When considering the financial impact the coronavirus pandemic will have on sport you must remember we are playing darts with a blindfold — quite literally, in some isolation-crazed households.
With no end date in sight and no meaningful projections about when the curve will be sufficiently flat, we are left with guesstimates about the cost of lost media rights, memberships and sponsorships.
Yet the desperate measures being proposed to defy the lockdown with early start-ups, and the hit lists of potential cost savings, provide a measure of sport’s vulnerabilities and also its priorities.
The idea of putting all the NRL players on an island is just the most unintentionally hilarious consequence of years of profligate spending by self-interested club warlords.
More grim are the murmured threats by AFL and NRL clubs to axe their women’s teams, something that betrays not only the depth of the financial crisis but the indifference of some toward the still-embryonic women’s leagues.
Making an AFLW or NRLW club the first victim of a flattened sports economy will no doubt play well with those observers who have moaned that women’s football in various codes has been a financial drag on male competitions, those whose first response upon seeing an image of the crowd of 53,034 that attended the 2019 AFLW grand final at Adelaide Oval was: “Yeah, but they didn’t have to pay to get in.”

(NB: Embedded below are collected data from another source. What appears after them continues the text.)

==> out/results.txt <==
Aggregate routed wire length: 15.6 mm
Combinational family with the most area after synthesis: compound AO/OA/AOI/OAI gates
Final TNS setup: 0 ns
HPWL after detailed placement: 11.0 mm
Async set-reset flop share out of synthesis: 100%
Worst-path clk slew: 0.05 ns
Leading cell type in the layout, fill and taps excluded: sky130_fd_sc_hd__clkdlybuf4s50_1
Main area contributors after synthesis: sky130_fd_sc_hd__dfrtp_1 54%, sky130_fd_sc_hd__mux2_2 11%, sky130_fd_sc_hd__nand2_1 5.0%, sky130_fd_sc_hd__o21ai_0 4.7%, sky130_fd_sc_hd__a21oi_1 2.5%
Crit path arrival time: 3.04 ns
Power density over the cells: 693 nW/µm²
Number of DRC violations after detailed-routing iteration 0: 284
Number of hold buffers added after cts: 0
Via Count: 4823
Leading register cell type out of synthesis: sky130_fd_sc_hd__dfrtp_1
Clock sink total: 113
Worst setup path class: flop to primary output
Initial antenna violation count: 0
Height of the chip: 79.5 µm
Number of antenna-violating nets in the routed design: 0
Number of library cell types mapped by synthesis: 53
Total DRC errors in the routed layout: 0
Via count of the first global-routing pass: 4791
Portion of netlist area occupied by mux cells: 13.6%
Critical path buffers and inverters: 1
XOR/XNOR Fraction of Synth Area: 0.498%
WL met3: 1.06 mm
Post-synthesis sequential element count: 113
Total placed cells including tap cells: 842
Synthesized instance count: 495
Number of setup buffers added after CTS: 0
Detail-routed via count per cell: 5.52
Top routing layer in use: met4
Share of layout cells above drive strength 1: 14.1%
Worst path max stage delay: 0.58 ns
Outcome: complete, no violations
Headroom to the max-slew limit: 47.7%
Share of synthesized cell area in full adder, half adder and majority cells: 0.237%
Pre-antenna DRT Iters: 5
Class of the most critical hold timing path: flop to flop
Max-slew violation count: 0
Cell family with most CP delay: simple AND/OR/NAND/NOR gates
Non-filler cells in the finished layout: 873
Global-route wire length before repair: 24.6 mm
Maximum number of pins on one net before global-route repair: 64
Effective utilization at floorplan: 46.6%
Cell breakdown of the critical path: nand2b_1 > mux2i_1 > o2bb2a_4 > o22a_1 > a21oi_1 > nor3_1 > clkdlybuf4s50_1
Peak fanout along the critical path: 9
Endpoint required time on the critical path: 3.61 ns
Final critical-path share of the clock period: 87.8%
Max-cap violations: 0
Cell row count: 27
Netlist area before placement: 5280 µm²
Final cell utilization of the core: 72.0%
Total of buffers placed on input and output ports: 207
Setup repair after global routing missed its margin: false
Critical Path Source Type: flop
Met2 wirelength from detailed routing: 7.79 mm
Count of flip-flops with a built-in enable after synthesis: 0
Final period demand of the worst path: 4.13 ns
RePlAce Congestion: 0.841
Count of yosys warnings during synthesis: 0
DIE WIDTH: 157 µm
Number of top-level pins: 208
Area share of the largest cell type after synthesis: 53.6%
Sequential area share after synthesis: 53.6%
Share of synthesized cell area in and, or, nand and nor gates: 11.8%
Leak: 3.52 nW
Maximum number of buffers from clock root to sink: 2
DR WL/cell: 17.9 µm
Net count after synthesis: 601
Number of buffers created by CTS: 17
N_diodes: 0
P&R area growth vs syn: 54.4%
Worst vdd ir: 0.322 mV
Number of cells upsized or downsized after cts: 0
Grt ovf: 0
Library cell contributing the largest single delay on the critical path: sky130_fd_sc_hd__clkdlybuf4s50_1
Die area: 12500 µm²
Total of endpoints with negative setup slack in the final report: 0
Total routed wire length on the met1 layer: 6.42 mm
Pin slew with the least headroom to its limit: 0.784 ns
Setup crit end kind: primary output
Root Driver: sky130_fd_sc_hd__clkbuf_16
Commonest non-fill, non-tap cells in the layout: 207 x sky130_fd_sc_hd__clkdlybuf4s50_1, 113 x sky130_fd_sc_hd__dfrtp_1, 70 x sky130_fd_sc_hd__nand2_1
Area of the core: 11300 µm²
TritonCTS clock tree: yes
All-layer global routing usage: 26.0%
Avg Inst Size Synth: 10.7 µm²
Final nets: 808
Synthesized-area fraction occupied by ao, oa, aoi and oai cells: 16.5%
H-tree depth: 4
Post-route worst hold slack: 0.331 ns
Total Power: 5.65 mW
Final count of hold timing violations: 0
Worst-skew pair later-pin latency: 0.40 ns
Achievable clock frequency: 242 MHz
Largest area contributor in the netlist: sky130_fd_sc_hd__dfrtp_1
`src/rtl/dram_access_ctrl_pkg.sv`:
```
// Shared types and constants for the MEM-stage data DRAM access controller.
package dram_access_ctrl_pkg;

    localparam int unsigned WORD_W = 32;

    localparam logic [1:0] SZ_B = 2'b00;
    localparam logic [1:0] SZ_H = 2'b01;
    localparam logic [1:0] SZ_W = 2'b10;

    typedef enum logic [0:0] {
        IDLE,
        RMW_WR
    } state_e;

endpackage

```
`src/rtl/dram_access_ctrl_if.sv`:
```
// CPU (MEM stage) and debug/trace request bundle seen by the DRAM access controller.
interface dram_access_ctrl_if #(
    parameter int unsigned ADDR_W = 14
);
    import dram_access_ctrl_pkg::*;

    logic              cpu_req;
    logic              cpu_we;
    logic [1:0]        cpu_size;
    logic              cpu_sext;
    logic [31:0]       cpu_adr;
    logic [WORD_W-1:0] cpu_wdata;
    logic [WORD_W-1:0] cpu_rdata;
    logic              cpu_ready;
    logic              cpu_misalign;

    logic              dbg_req;
    logic              dbg_we;
    logic [ADDR_W-1:0] dbg_adr;
    logic [WORD_W-1:0] dbg_wdata;
    logic [WORD_W-1:0] dbg_rdata;
    logic              dbg_gnt;

    modport master (
        output cpu_req, cpu_we, cpu_size, cpu_sext, cpu_adr, cpu_wdata,
        input  cpu_rdata, cpu_ready, cpu_misalign,
        output dbg_req, dbg_we, dbg_adr, dbg_wdata,
        input  dbg_rdata, dbg_gnt
    );

    modport slave (
        input  cpu_req, cpu_we, cpu_size, cpu_sext, cpu_adr, cpu_wdata,
        output cpu_rdata, cpu_ready, cpu_misalign,
        input  dbg_req, dbg_we, dbg_adr, dbg_wdata,
        output dbg_rdata, dbg_gnt
    );

endinterface

```
`src/rtl/dram_access_ctrl_mem_lane_unit.sv`:
```
// Byte-lane datapath: load extract/extend from a DRAM word, and sub-word store merge.
module mem_lane_unit
    import dram_access_ctrl_pkg::*;
(
    input  logic [WORD_W-1:0] ld_word,
    input  logic [1:0]        ld_off,
    input  logic [1:0]        ld_size,
    input  logic              ld_sext,
    output logic [WORD_W-1:0] ld_data,

    input  logic [WORD_W-1:0] st_word,
    input  logic [1:0]        st_off,
    input  logic              st_byte,
    input  logic [15:0]       st_data,
    output logic [WORD_W-1:0] st_merged
);

    logic [7:0]  ld_b;
    logic [15:0] ld_h;

    // Halves are only ever extracted aligned, so lane select uses off[1] alone.
    assign ld_b = ld_word[{ld_off, 3'b000} +: 8];
    assign ld_h = ld_word[{ld_off[1], 4'b0000} +: 16];

    always_comb begin
        case (ld_size)
            SZ_B:    ld_data = {{24{ld_sext & ld_b[7]}}, ld_b};
            SZ_H:    ld_data = {{16{ld_sext & ld_h[15]}}, ld_h};
            default: ld_data = ld_word;
        endcase
    end

    always_comb begin
        st_merged = st_word;
        if (st_byte) begin
            st_merged[{st_off, 3'b000} +: 8] = st_data[7:0];
        end else begin
            st_merged[{st_off[1], 4'b0000} +: 16] = st_data;
        end
    end

endmodule

```
`src/rtl/dram_access_ctrl.sv`:
```
// MEM-stage data DRAM controller: word/sub-word loads and stores (sub-word stores via
// read-modify-write) with a debug port that takes priority whenever the FSM is idle.
module dram_access_ctrl
    import dram_access_ctrl_pkg::*;
#(
    parameter int unsigned ADDR_W = 14,
    parameter bit          DBG_EN = 1'b1
) (
    input  logic              clk,
    input  logic              rst,
    dram_access_ctrl_if.slave bus,
    output logic [ADDR_W-1:0] dram_a,
    output logic              dram_we,
    output logic [WORD_W-1:0] dram_d,
    input  logic [WORD_W-1:0] dram_spo
);

    state_e            state_q, state_d;
    logic [ADDR_W-1:0] hold_adr_q, hold_adr_d;
    logic [WORD_W-1:0] hold_word_q, hold_word_d;
    logic [1:0]        hold_off_q, hold_off_d;
    logic              hold_byte_q, hold_byte_d;
    logic [15:0]       hold_data_q, hold_data_d;

    logic              is_word;
    logic              misalign;
    logic              dbg_act;
    logic [WORD_W-1:0] ld_data;
    logic [WORD_W-1:0] st_merged;
    logic              unused_adr_hi;

    assign unused_adr_hi = ^bus.cpu_adr[31:ADDR_W+2];

    // Size 2'b11 falls in with word accesses.
    assign is_word  = bus.cpu_size[1];
    assign misalign = ((bus.cpu_size == SZ_H) && bus.cpu_adr[0]) ||
                      (is_word && (bus.cpu_adr[1:0] != 2'b00));
    assign dbg_act  = DBG_EN && bus.dbg_req && (state_q == IDLE);

    assign bus.dbg_rdata = dram_spo;

    mem_lane_unit u_lane (
        .ld_word   (dram_spo),
        .ld_off    (bus.cpu_adr[1:0]),
        .ld_size   (bus.cpu_size),
        .ld_sext   (bus.cpu_sext),
        .ld_data   (ld_data),
        .st_word   (hold_word_q),
        .st_off    (hold_off_q),
        .st_byte   (hold_byte_q),
        .st_data   (hold_data_q),
        .st_merged (st_merged)
    );

    always_comb begin
        state_d          = state_q;
        hold_adr_d       = hold_adr_q;
        hold_word_d      = hold_word_q;
        hold_off_d       = hold_off_q;
        hold_byte_d      = hold_byte_q;
        hold_data_d      = hold_data_q;
        dram_a           = bus.cpu_adr[ADDR_W+1:2];
        dram_we          = 1'b0;
        dram_d           = bus.cpu_wdata;
        bus.cpu_rdata    = '0;
        bus.cpu_ready    = 1'b0;
        bus.cpu_misalign = 1'b0;
        bus.dbg_gnt      = 1'b0;

        unique case (state_q)
            IDLE: begin
                if (dbg_act) begin
                    bus.dbg_gnt = 1'b1;
                    dram_a      = bus.dbg_adr;
                    dram_we     = bus.dbg_we;
                    dram_d      = bus.dbg_wdata;
                end else if (bus.cpu_req) begin
                    if (misalign) begin
                        bus.cpu_ready    = 1'b1;
                        bus.cpu_misalign = 1'b1;
                    end else if (!bus.cpu_we) begin
                        bus.cpu_ready = 1'b1;
                        bus.cpu_rdata = ld_data;
                    end else if (is_word) begin
                        bus.cpu_ready = 1'b1;
                        dram_we       = 1'b1;
                    end else begin
                        // Capture everything now; the write cycle must not depend on CPU inputs.
                        hold_adr_d  = bus.cpu_adr[ADDR_W+1:2];
                        hold_word_d = dram_spo;
                        hold_off_d  = bus.cpu_adr[1:0];
                        hold_byte_d = (bus.cpu_size == SZ_B);
                        hold_data_d = bus.cpu_wdata[15:0];
                        state_d     = RMW_WR;
                    end
                end
            end
            RMW_WR: begin
                dram_a        = hold_adr_q;
                dram_we       = 1'b1;
                dram_d        = st_merged;
                bus.cpu_ready = 1'b1;
                state_d       = IDLE;
            end
            default: state_d = IDLE;
        endcase

        if (rst) begin
            dram_we          = 1'b0;
            bus.cpu_ready    = 1'b0;
            bus.cpu_misalign = 1'b0;
            bus.dbg_gnt      = 1'b0;
        end
    end

    always_ff @(posedge clk) begin
        if (rst) begin
            state_q     <= IDLE;
            hold_adr_q  <= '0;
            hold_word_q <= '0;
            hold_off_q  <= '0;
            hold_byte_q <= 1'b0;
            hold_data_q <= '0;
        end else begin
            state_q     <= state_d;
            hold_adr_q  <= hold_adr_d;
            hold_word_q <= hold_word_d;
            hold_off_q  <= hold_off_d;
            hold_byte_q <= hold_byte_d;
            hold_data_q <= hold_data_d;
        end
    end

endmodule

```
`src/flat_wrapper.sv`:
```
// flat-port wrapper written by rule: the top's interface ports become plain ports
module dram_access_ctrl_flat import dram_access_ctrl_pkg::*;
#(
    parameter int unsigned ADDR_W = 14,
    parameter bit          DBG_EN = 1'b1
)
  (clk, rst, dram_a, dram_we, dram_d, dram_spo, bus_cpu_req, bus_cpu_we, bus_cpu_size, bus_cpu_sext, bus_cpu_adr, bus_cpu_wdata, bus_cpu_rdata, bus_cpu_ready, bus_cpu_misalign, bus_dbg_req, bus_dbg_we, bus_dbg_adr, bus_dbg_wdata, bus_dbg_rdata, bus_dbg_gnt);
  dram_access_ctrl_if #(.ADDR_W(ADDR_W)) bus_i ();
  input  logic clk;
  input  logic rst;
  output logic [ADDR_W-1:0] dram_a;
  output logic dram_we;
  output logic [WORD_W-1:0] dram_d;
  input  logic [WORD_W-1:0] dram_spo;
  input wire logic [$bits(bus_i.cpu_req)-1:0] bus_cpu_req;
  input wire logic [$bits(bus_i.cpu_we)-1:0] bus_cpu_we;
  input wire logic [$bits(bus_i.cpu_size)-1:0] bus_cpu_size;
  input wire logic [$bits(bus_i.cpu_sext)-1:0] bus_cpu_sext;
  input wire logic [$bits(bus_i.cpu_adr)-1:0] bus_cpu_adr;
  input wire logic [$bits(bus_i.cpu_wdata)-1:0] bus_cpu_wdata;
  output wire logic [$bits(bus_i.cpu_rdata)-1:0] bus_cpu_rdata;
  output wire logic [$bits(bus_i.cpu_ready)-1:0] bus_cpu_ready;
  output wire logic [$bits(bus_i.cpu_misalign)-1:0] bus_cpu_misalign;
  input wire logic [$bits(bus_i.dbg_req)-1:0] bus_dbg_req;
  input wire logic [$bits(bus_i.dbg_we)-1:0] bus_dbg_we;
  input wire logic [$bits(bus_i.dbg_adr)-1:0] bus_dbg_adr;
  input wire logic [$bits(bus_i.dbg_wdata)-1:0] bus_dbg_wdata;
  output wire logic [$bits(bus_i.dbg_rdata)-1:0] bus_dbg_rdata;
  output wire logic [$bits(bus_i.dbg_gnt)-1:0] bus_dbg_gnt;
  assign bus_i.cpu_req = bus_cpu_req;
  assign bus_i.cpu_we = bus_cpu_we;
  assign bus_i.cpu_size = bus_cpu_size;
  assign bus_i.cpu_sext = bus_cpu_sext;
  assign bus_i.cpu_adr = bus_cpu_adr;
  assign bus_i.cpu_wdata = bus_cpu_wdata;
  assign bus_cpu_rdata = bus_i.cpu_rdata;
  assign bus_cpu_ready = bus_i.cpu_ready;
  assign bus_cpu_misalign = bus_i.cpu_misalign;
  assign bus_i.dbg_req = bus_dbg_req;
  assign bus_i.dbg_we = bus_dbg_we;
  assign bus_i.dbg_adr = bus_dbg_adr;
  assign bus_i.dbg_wdata = bus_dbg_wdata;
  assign bus_dbg_rdata = bus_i.dbg_rdata;
  assign bus_dbg_gnt = bus_i.dbg_gnt;
  dram_access_ctrl #(.ADDR_W(ADDR_W), .DBG_EN(DBG_EN)) u_core (.clk(clk), .rst(rst), .bus(bus_i), .dram_a(dram_a), .dram_we(dram_we), .dram_d(dram_d), .dram_spo(dram_spo));
endmodule
```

Presumably few such critics have been to a suburban ground on a weekend morning and watched the thousands of young girls now playing football, Australian rules, the two rugby codes and cricket — sports that were once virtually exclusive male domains.
They certainly have not been on the committee of a local club trying to find enough grounds and coaches to satisfy the demands of all the girls now wanting to play cricket or footy.
Accordingly, they would not understand the profound change in the sports participation dynamic caused by the growth of new women’s leagues, one best explained by the different ways boys and girls had previously been engaged by sports.
Put simply, boys have usually played the various kinds of footy and cricket just because they did. Personally, growing up in a small rural town, participation was not so much a matter of choice as a rite of passage.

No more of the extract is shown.